Propel Careers

CareInnovators Blog post about Propel Healthcare IT event 

March 27, 2010 
by Lauren Celano 
Below is a blog post from Sarai Tsai of careinnovators about Propel Careers Healthcare IT panel.
Earlier this week we attended Propel Career's networking and panel discussion entitled "Career Paths and Emerging Trends in Healthcare IT Organizations" at the Hult International Business School. Roughly 45 people attended and continued to network for an hour after the panel ended. We really enjoyed the size of the event – large enough to meet new people but small enough that everyone was accessible. And if you're a health care student at any level, you had low-key face time with the entire panel of top-level entrepreneurs.
Propel is hosting another event on March 25 on Personalized Medicine, and careinnovators' co-founder Chris will be the moderator.
Panelists were Tom Arneman, Ceiba Solutions; Joseph Holtschlag, athenahealth; Paul Bleicher, Humedica; and Jim Martin, GGA Software. Iya Khalil, Gene Network Sciences, moderated.
Keep reading for more some highlights from the panel.
Iya asked the panel what emerging trends they have noticed. Jim has observed cross collaboration among industries, academics to pharma, pharma to health it. For pharma, the low hanging fruit is already gone, and companies are dealing with expiring patents. Now they have to either specialize or reach out to academics. There have been a lot of strategic acquisitions of biotech companies, particularly in Boston.
Paul thinks firms are trying to do more for less and believes that primary care will be handled more often by nurses and physician assistants in future. He helped start Humedica for the chance to move the needle more by incorporating clinical data.
careinnovators asked what areas of health IT are good for job seekers new to the industry. Paul said "Opportunity is just about everywhere. You can find opportunities in new unexplored areas, particularly if you're an entrepreneur. For example, there's an interesting opportunity to bring clarity to talks about health costs and payments to different providers. The information used to be in the hands of insurance firms but now it's open to all."
The panelists also offered some career advice. Both Tom and Paul agreed that employees who are really successful will extend themselves outside of IT. A stand-out predictor of success among interviewees is that those folks understand the business strategy of the company and ask relevant questions beyond the technical.
Joseph suggested getting on the speaking circuit immediately. Submit to everything! And if you're going to be in healthcare, he emphasized that it's very important to understand the flow and value of money. Health care has a complicated system, and you need to be familiar with how the system works in order to be better at your job. athenahealth's reason for success is that their job is to guarantee that their provider clients get paid, while others just guarantee that their software works. Make a very clear value proposition where you generate money for the client.
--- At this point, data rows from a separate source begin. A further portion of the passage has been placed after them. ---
File: src/ndc_pkg.sv
`timescale 1ns / 1ps
// ----------------------------------------------------------------------------
// ndc_pkg
// Shared widths, register indexes, controller command types and helpers
// for the network delay calculator.
// ----------------------------------------------------------------------------
package ndc_pkg;

  localparam int NODES       = 16;
  localparam int NODE_W      = 4;
  localparam int TABLE_DEPTH = NODES * NODES;
  localparam int TABLE_IDX_W = $clog2(TABLE_DEPTH);

  localparam int TIME_W      = 48;
  localparam int SIZE_W      = 12;
  localparam int WORD_W      = 16;
  localparam int SPAN_W      = 17;
  localparam int TIME16_W    = 16;
  localparam int MODE_W      = 2;
  localparam int COUNT_W     = 16;
  localparam int CFG_IDX_W   = 3;
  localparam int CFG_DATA_W  = 17;

  localparam int PACKET_W    = SIZE_W + TIME16_W;
  localparam int LOAD_W      = COUNT_W + TIME16_W - 8;
  localparam int BASE_W      = LOAD_W + 1;

  // remainder unit: DIV_BITS quotient bits resolved per cycle
  localparam int DIV_BITS    = 4;
  localparam int DIV_STEPS   = WORD_W / DIV_BITS;
  localparam int DIV_CNT_W   = $clog2(DIV_STEPS);

  localparam logic [TIME_W-1:0]  MAX_TIME  = '1;
  localparam logic [COUNT_W-1:0] MAX_COUNT = '1;

  typedef enum logic [CFG_IDX_W-1:0] {
    CFG_CALC_MODE     = 3'd0,
    CFG_BASE_TIME     = 3'd1,
    CFG_RANDOM_SPAN   = 3'd2,
    CFG_PER_BYTE_TIME = 3'd3,
    CFG_PER_PACKET_Q8 = 3'd4,
    CFG_ENFORCE_ORDER = 3'd5
  } cfg_idx_e;

  typedef enum logic [MODE_W-1:0] {
    MODE_CONSTANT = 2'd0,
    MODE_RANDOM   = 2'd1,
    MODE_LOADED   = 2'd2,
    MODE_LOADED_X = 2'd3
  } calc_mode_e;

  typedef enum logic {
    REQ_SENT      = 1'b0,
    REQ_DELIVERED = 1'b1
  } req_type_e;

  typedef struct packed {
    logic [MODE_W-1:0]   calc_mode;
    logic [TIME16_W-1:0] base_time;
    logic [SPAN_W-1:0]   random_span;
    logic [TIME16_W-1:0] per_byte_time;
    logic [TIME16_W-1:0] per_packet_q8;
    logic                enforce_order;
  } cfg_t;

  typedef struct packed {
    logic load;
    logic dec;
    logic div_step;
    logic base;
    logic order;
    logic sum;
    logic out_load;
  } ctrl_cmd_t;

  typedef struct packed {
    logic in_valid;
    logic in_delivered;
    logic out_free;
  } ctrl_status_t;

  function automatic logic [TIME_W-1:0] sat_time(input logic [TIME_W:0] v);
    sat_time = v[TIME_W] ? MAX_TIME : v[TIME_W-1:0];
  endfunction

endpackage

File: src/ndc_ctrl.sv
`timescale 1ns / 1ps
// ----------------------------------------------------------------------------
// ndc_ctrl
// Sequencer: steps one send request through remainder, base, ordering and
// sum, then hands the delay to the output register.
// ----------------------------------------------------------------------------
module ndc_ctrl (
  input  logic                  clk_i,
  input  logic                  rst_ni,
  input  ndc_pkg::ctrl_status_t status_i,
  output ndc_pkg::ctrl_cmd_t    cmd_o,
  output logic                  in_ready_o
);

  typedef enum logic [5:0] {
    ST_IDLE  = 6'b000001,
    ST_DIV   = 6'b000010,
    ST_BASE  = 6'b000100,
    ST_ORDER = 6'b001000,
    ST_SUM   = 6'b010000,
    ST_OUT   = 6'b100000
  } state_e;

  state_e                        state_q, state_d;
  logic [ndc_pkg::DIV_CNT_W-1:0] cnt_q, cnt_d;

  always_comb begin
    state_d = state_q;
    cnt_d   = cnt_q;
    cmd_o   = '0;
    case (state_q)
      ST_IDLE: begin
        if (status_i.in_valid) begin
          if (status_i.in_delivered) begin
            cmd_o.dec = 1'b1;
          end else begin
            cmd_o.load = 1'b1;
            cnt_d      = '0;
            state_d    = ST_DIV;
          end
        end
      end
      ST_DIV: begin
        cmd_o.div_step = 1'b1;
        cnt_d          = cnt_q + 1'b1;
        if (cnt_q == ndc_pkg::DIV_CNT_W'(ndc_pkg::DIV_STEPS - 1)) begin
          state_d = ST_BASE;
        end
      end
      ST_BASE: begin
        cmd_o.base = 1'b1;
        state_d    = ST_ORDER;
      end
      ST_ORDER: begin
        cmd_o.order = 1'b1;
        state_d     = ST_SUM;
      end
      ST_SUM: begin
        cmd_o.sum = 1'b1;
        state_d   = ST_OUT;
      end
      ST_OUT: begin
        if (status_i.out_free) begin
          cmd_o.out_load = 1'b1;
          state_d        = ST_IDLE;
        end
      end
      default: begin
        state_d = ST_IDLE;
      end
    endcase
  end

  always_ff @(posedge clk_i or negedge rst_ni) begin
    if (!rst_ni) begin
      state_q <= ST_IDLE;
      cnt_q   <= '0;
    end else begin
      state_q <= state_d;
      cnt_q   <= cnt_d;
    end
  end

  assign in_ready_o = (state_q == ST_IDLE);

endmodule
When asked how life science IT differs from other IT fields, Paul remarked that the industry hasn't been as pressured to be efficient like in financial services. As a result, the industry fell 10 years behind in how it uses technology. They are generally less sophisticated buyers. Jim agreed and said that life sciences could benefit from an infusion of technology. For instance, pharma has created call centers for patients and keeps them close by and domestic. That's an opportunity for IT development and products. Reimbursement issues are also a big topic.